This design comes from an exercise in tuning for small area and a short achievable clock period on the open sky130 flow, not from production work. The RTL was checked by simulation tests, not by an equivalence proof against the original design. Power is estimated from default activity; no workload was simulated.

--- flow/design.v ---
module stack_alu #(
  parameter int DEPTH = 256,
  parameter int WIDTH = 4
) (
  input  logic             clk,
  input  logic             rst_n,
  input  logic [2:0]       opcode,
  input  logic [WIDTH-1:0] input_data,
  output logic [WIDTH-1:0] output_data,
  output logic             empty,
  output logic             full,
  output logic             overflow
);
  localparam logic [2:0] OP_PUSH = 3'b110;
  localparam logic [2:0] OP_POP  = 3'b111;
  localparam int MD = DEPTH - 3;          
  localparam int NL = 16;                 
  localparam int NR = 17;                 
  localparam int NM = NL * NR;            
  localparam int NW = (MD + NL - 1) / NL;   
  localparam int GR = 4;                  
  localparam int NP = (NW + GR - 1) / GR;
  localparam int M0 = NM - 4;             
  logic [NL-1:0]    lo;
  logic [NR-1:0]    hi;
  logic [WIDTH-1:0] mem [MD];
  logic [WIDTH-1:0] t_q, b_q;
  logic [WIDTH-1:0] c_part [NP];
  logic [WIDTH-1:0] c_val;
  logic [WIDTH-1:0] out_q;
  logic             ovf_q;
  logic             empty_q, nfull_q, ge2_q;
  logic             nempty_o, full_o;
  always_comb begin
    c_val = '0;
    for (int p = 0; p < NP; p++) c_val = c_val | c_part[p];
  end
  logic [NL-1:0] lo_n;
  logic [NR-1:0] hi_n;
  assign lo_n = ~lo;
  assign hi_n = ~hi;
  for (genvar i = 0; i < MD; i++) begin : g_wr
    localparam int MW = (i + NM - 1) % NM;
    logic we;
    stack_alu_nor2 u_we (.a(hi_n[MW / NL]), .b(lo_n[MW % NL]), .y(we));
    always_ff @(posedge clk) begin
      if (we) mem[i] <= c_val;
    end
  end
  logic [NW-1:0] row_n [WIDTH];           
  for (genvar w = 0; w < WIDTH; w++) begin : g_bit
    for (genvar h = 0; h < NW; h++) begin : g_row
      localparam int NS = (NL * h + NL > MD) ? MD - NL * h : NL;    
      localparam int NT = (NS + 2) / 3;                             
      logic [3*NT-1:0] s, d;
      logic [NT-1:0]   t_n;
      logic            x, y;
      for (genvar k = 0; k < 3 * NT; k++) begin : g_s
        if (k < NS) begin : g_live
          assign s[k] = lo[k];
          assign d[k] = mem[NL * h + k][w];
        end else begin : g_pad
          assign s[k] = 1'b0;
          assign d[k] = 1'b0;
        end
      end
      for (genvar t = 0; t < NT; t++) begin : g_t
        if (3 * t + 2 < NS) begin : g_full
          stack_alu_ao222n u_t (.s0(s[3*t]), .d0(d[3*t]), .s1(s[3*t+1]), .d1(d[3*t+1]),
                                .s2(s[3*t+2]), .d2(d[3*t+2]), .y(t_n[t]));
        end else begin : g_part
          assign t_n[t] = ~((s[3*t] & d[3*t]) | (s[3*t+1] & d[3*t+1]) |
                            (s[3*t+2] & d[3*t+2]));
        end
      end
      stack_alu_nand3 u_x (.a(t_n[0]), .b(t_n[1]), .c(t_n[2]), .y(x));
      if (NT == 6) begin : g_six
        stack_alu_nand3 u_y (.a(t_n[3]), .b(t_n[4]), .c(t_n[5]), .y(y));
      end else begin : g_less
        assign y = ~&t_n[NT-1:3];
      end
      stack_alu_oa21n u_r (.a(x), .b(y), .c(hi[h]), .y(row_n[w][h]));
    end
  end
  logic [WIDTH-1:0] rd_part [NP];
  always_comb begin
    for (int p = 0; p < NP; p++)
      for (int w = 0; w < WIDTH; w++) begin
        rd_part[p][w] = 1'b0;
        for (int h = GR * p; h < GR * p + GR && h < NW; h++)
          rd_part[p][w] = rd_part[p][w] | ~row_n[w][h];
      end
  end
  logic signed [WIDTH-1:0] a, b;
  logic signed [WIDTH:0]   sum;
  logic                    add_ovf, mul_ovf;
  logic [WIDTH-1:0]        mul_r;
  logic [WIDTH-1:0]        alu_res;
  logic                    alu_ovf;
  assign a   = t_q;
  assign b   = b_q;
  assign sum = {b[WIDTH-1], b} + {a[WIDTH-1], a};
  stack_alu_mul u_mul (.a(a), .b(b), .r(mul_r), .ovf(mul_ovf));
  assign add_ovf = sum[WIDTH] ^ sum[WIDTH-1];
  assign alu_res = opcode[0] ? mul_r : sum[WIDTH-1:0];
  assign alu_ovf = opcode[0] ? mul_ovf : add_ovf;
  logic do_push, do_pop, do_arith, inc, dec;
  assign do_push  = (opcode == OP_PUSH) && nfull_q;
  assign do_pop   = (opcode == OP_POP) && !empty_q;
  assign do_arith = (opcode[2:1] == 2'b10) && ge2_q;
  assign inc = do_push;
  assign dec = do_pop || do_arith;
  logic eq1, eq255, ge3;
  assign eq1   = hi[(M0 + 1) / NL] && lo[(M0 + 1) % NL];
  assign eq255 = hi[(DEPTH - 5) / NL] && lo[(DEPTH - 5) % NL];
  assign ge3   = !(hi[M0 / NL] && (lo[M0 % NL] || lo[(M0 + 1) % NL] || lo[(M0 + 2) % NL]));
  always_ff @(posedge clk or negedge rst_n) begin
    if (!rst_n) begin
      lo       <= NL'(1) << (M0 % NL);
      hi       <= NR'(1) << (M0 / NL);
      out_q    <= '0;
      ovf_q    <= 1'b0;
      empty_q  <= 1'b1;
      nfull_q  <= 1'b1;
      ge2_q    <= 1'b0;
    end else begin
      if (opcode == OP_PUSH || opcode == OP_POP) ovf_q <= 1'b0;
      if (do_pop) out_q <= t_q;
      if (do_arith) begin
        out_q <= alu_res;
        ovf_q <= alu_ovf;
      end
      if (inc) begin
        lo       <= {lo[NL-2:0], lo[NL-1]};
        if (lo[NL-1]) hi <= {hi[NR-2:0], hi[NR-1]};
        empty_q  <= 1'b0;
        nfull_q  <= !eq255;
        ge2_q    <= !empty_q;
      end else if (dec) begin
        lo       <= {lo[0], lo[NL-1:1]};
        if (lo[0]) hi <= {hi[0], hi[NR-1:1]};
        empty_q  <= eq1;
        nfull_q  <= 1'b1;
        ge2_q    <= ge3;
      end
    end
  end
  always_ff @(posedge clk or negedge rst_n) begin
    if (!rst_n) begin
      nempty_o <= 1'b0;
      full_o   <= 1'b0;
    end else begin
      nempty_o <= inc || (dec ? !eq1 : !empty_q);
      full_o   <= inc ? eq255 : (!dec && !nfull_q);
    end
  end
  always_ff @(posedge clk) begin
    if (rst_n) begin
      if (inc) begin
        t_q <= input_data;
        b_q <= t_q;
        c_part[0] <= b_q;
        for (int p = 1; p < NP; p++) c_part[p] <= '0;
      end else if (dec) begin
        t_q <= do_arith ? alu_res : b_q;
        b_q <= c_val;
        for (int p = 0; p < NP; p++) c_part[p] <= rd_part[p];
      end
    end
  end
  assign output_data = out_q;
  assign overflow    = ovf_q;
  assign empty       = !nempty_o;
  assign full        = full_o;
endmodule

****************

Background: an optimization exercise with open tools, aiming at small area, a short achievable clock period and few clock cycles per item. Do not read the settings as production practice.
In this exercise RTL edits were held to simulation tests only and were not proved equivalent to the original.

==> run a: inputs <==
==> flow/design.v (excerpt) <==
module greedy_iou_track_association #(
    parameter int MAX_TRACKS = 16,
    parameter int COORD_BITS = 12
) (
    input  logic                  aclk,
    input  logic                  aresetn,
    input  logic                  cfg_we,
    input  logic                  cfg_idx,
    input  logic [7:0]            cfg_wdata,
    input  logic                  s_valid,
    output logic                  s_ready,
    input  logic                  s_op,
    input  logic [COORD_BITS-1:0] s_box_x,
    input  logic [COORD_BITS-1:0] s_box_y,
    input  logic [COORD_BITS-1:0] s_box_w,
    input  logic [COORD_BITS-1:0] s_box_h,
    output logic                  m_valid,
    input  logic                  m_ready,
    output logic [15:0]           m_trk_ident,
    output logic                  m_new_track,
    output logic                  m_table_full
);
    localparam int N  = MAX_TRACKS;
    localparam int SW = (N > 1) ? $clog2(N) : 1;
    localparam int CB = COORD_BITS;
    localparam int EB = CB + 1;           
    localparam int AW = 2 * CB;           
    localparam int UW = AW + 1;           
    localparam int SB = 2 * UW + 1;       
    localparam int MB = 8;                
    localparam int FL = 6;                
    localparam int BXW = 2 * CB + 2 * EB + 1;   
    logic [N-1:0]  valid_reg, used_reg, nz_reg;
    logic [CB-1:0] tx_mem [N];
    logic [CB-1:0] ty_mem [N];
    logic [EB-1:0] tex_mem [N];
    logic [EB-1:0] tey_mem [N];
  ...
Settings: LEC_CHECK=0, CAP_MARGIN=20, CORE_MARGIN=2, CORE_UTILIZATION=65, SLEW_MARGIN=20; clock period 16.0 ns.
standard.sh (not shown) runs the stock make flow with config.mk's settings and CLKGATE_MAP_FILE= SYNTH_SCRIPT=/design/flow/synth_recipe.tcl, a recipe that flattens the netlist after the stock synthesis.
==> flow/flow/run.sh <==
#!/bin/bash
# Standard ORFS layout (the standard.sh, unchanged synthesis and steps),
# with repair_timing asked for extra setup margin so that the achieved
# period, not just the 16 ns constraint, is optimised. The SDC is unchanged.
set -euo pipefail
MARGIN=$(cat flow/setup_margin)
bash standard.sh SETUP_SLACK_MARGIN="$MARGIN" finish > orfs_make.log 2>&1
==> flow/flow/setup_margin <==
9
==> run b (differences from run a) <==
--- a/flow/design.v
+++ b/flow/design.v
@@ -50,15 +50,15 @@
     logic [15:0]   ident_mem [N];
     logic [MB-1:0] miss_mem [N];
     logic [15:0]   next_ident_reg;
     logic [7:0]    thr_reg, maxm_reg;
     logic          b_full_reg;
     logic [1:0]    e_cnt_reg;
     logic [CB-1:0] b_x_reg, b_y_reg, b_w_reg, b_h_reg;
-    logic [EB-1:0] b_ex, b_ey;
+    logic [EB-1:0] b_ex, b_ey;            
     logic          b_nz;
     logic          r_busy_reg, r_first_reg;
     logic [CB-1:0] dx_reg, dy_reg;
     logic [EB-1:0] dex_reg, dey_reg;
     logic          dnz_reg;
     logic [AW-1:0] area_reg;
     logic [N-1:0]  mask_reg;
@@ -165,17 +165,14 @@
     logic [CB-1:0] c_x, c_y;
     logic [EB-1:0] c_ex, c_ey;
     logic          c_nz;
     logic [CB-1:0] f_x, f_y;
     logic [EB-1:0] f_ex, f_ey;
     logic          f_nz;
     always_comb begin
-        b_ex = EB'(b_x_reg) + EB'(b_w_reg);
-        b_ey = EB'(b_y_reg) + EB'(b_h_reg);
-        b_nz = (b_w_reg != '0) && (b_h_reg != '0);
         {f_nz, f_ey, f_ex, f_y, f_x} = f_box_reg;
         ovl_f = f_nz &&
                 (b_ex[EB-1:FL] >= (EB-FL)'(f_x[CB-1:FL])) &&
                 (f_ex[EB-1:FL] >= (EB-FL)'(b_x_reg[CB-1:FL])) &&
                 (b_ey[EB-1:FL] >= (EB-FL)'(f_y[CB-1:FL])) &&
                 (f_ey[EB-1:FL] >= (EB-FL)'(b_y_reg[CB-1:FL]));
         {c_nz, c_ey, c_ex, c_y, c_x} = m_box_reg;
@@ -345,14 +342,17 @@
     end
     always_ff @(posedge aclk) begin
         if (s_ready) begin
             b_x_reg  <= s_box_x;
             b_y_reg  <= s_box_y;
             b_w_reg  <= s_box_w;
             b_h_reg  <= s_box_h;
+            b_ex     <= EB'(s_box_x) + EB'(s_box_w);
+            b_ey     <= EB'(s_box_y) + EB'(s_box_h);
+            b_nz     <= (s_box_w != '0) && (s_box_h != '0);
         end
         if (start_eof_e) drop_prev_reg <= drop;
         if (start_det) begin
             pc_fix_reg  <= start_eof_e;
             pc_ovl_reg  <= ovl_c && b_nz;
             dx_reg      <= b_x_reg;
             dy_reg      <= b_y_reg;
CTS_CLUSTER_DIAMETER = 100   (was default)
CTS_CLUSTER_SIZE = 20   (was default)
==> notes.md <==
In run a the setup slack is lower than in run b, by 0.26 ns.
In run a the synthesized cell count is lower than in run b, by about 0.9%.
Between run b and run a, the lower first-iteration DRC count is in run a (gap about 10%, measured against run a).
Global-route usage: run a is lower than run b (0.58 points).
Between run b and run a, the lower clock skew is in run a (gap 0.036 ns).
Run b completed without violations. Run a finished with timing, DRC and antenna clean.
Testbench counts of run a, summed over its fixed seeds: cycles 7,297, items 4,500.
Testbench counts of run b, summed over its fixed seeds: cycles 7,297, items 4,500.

****************

## Task description
Above are the entries. Copy exactly the part that opens with the line containing "rd_part[p][w] = rd_part[p][w]" and closes with the line containing "OP_POP) && !empty_q;", and no more.

## Completed task
          rd_part[p][w] = rd_part[p][w] | ~row_n[w][h];
      end
  end
  logic signed [WIDTH-1:0] a, b;
  logic signed [WIDTH:0]   sum;
  logic                    add_ovf, mul_ovf;
  logic [WIDTH-1:0]        mul_r;
  logic [WIDTH-1:0]        alu_res;
  logic                    alu_ovf;
  assign a   = t_q;
  assign b   = b_q;
  assign sum = {b[WIDTH-1], b} + {a[WIDTH-1], a};
  stack_alu_mul u_mul (.a(a), .b(b), .r(mul_r), .ovf(mul_ovf));
  assign add_ovf = sum[WIDTH] ^ sum[WIDTH-1];
  assign alu_res = opcode[0] ? mul_r : sum[WIDTH-1:0];
  assign alu_ovf = opcode[0] ? mul_ovf : add_ovf;
  logic do_push, do_pop, do_arith, inc, dec;
  assign do_push  = (opcode == OP_PUSH) && nfull_q;
  assign do_pop   = (opcode == OP_POP) && !empty_q;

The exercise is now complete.